___ Extracted information

[src/rtl/can_tx_mailbox_arbiter.sv]
// CAN transmit mailbox arbiter: holds NUM_MB host-written frames, offers the
// highest-priority pending frame (lowest standard ID, then lowest index) to the
// TX engine over valid/ready, and retires, re-queues or fails it on the outcome.
module can_tx_mailbox_arbiter #(
  parameter int NUM_MB    = 4,
  parameter int MAX_RETRY = 3,
  localparam int IDXW     = $clog2(NUM_MB)
) (
  input  logic              i_sys_clk,
  input  logic              i_reset_n,
  input  logic              i_cen,
  input  logic              i_wr_en,
  input  logic [IDXW-1:0]   i_wr_idx,
  input  logic [127:0]      i_wr_data,
  input  logic [NUM_MB-1:0] i_abort,
  output logic [NUM_MB-1:0] o_mb_pending,
  output logic              o_wr_reject,
  output logic [127:0]      o_tx_data,
  output logic              o_tx_valid,
  input  logic              i_tx_ready,
  input  logic              i_tx_done,
  input  logic              i_tx_lost,
  input  logic              i_tx_error,
  output logic [IDXW-1:0]   o_sel_idx,
  output logic [NUM_MB-1:0] o_tx_ok,
  output logic [NUM_MB-1:0] o_tx_fail
);

  typedef enum logic [1:0] {S_IDLE, S_SELECT, S_OFFER, S_ACTIVE} state_t;

  state_t              state, state_nxt;
  logic [127:0]        mb_data  [NUM_MB];
  logic [3:0]          retry    [NUM_MB];
  logic [NUM_MB-1:0]   abort_flag;
  logic [NUM_MB-1:0]   eligible;
  logic                win_found;
  logic [IDXW-1:0]     win_idx;
  logic [10:0]         win_id;
  logic                in_flight, wr_hit, wr_ok;
  logic                out_done, out_err, out_lost, abort_eff, err_fail;
  logic [3:0]          retry_inc;

  assign in_flight  = (state == S_OFFER) || (state == S_ACTIVE);
  assign wr_hit     = i_wr_en && in_flight && (i_wr_idx == o_sel_idx);
  assign wr_ok      = i_wr_en && !wr_hit;
  assign o_tx_valid = (state == S_OFFER);

  // Outcome decode with priority done > error > lost; only meaningful in ACTIVE.
  assign out_done  = (state == S_ACTIVE) && i_tx_done;
  assign out_err   = (state == S_ACTIVE) && i_tx_error && !i_tx_done;
  assign out_lost  = (state == S_ACTIVE) && i_tx_lost && !i_tx_done && !i_tx_error;
  // An abort arriving in the same cycle as the outcome still counts.
  assign abort_eff = abort_flag[o_sel_idx] || i_abort[o_sel_idx];
  assign retry_inc = (retry[o_sel_idx] == 4'hF) ? 4'hF : retry[o_sel_idx] + 4'd1;
  assign err_fail  = abort_eff || (retry_inc >= 4'(MAX_RETRY));

  // Priority pick: lowest ID wins, strict compare keeps the lowest index on ties.
  // Mailboxes being aborted this cycle are not eligible.
  always_comb begin
    eligible  = o_mb_pending & ~i_abort;
    win_found = 1'b0;
    win_idx   = '0;
    win_id    = '1;
    for (int i = 0; i < NUM_MB; i++) begin
      if (eligible[i] && (!win_found || mb_data[i][127:117] < win_id)) begin
        win_found = 1'b1;
        win_idx   = IDXW'(i);
        win_id    = mb_data[i][127:117];
      end
    end
  end

  // State register.
  always_ff @(posedge i_sys_clk or negedge i_reset_n) begin
    if (!i_reset_n) state <= S_IDLE;
    else            state <= state_nxt;
  end

  // Next-state logic.
  always_comb begin
    state_nxt = state;
    case (state)
      S_IDLE:   if (i_cen && |o_mb_pending) state_nxt = S_SELECT;
      S_SELECT: state_nxt = win_found ? S_OFFER : S_IDLE;
      S_OFFER:  if (i_tx_ready) state_nxt = S_ACTIVE;
      S_ACTIVE: if (i_tx_done || i_tx_lost || i_tx_error) state_nxt = S_IDLE;
      default:  state_nxt = S_IDLE;
    endcase
  end

  // Latch the winner's index and frame; held stable through OFFER/ACTIVE.
  always_ff @(posedge i_sys_clk or negedge i_reset_n) begin
    if (!i_reset_n) begin
      o_sel_idx <= '0;
      o_tx_data <= '0;
    end else if (state == S_SELECT && win_found) begin
      o_sel_idx <= win_idx;
      o_tx_data <= mb_data[win_idx];
    end
  end

  // Mailbox state: host writes, aborts, and retirement of the in-flight frame.
  always_ff @(posedge i_sys_clk or negedge i_reset_n) begin
    if (!i_reset_n) begin
      o_mb_pending <= '0;
      abort_flag   <= '0;
      o_tx_ok      <= '0;
      o_tx_fail    <= '0;
      o_wr_reject  <= 1'b0;
      for (int i = 0; i < NUM_MB; i++) begin
        mb_data[i] <= '0;
        retry[i]   <= '0;
      end
    end else begin
      o_tx_ok     <= '0;
      o_tx_fail   <= '0;
      o_wr_reject <= wr_hit;
      for (int i = 0; i < NUM_MB; i++) begin
        if (wr_ok && i_wr_idx == IDXW'(i)) begin
          // A write wins over an abort to the same idle mailbox.
          mb_data[i]      <= i_wr_data;
          o_mb_pending[i] <= 1'b1;
          retry[i]        <= '0;
          abort_flag[i]   <= 1'b0;
        end else if (i_abort[i]) begin
          if (in_flight && o_sel_idx == IDXW'(i)) begin
            abort_flag[i] <= 1'b1;
          end else if (o_mb_pending[i]) begin
            o_mb_pending[i] <= 1'b0;
            o_tx_fail[i]    <= 1'b1;
            retry[i]        <= '0;
          end
        end
      end
      // The in-flight mailbox cannot be written, so these never collide with the loop.
      if (out_done) begin
        o_mb_pending[o_sel_idx] <= 1'b0;
        o_tx_ok[o_sel_idx]      <= 1'b1;
        retry[o_sel_idx]        <= '0;
        abort_flag[o_sel_idx]   <= 1'b0;
      end else if (out_err) begin
        if (err_fail) begin
          o_mb_pending[o_sel_idx] <= 1'b0;
          o_tx_fail[o_sel_idx]    <= 1'b1;
          retry[o_sel_idx]        <= '0;
          abort_flag[o_sel_idx]   <= 1'b0;
        end else begin
          retry[o_sel_idx] <= retry_inc;
        end
      end else if (out_lost && abort_eff) begin
        o_mb_pending[o_sel_idx] <= 1'b0;
        o_tx_fail[o_sel_idx]    <= 1'b1;
        retry[o_sel_idx]        <= '0;
        abort_flag[o_sel_idx]   <= 1'b0;
      end
    end
  end

endmodule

______

> _Exercise description_
Every line above with the word "input" belongs in the answer, copied as written.

> _Answer section_
  input  logic              i_sys_clk,
  input  logic              i_reset_n,
  input  logic              i_cen,
  input  logic              i_wr_en,
  input  logic [IDXW-1:0]   i_wr_idx,
  input  logic [127:0]      i_wr_data,
  input  logic [NUM_MB-1:0] i_abort,
  input  logic              i_tx_ready,
  input  logic              i_tx_done,
  input  logic              i_tx_lost,
  input  logic              i_tx_error,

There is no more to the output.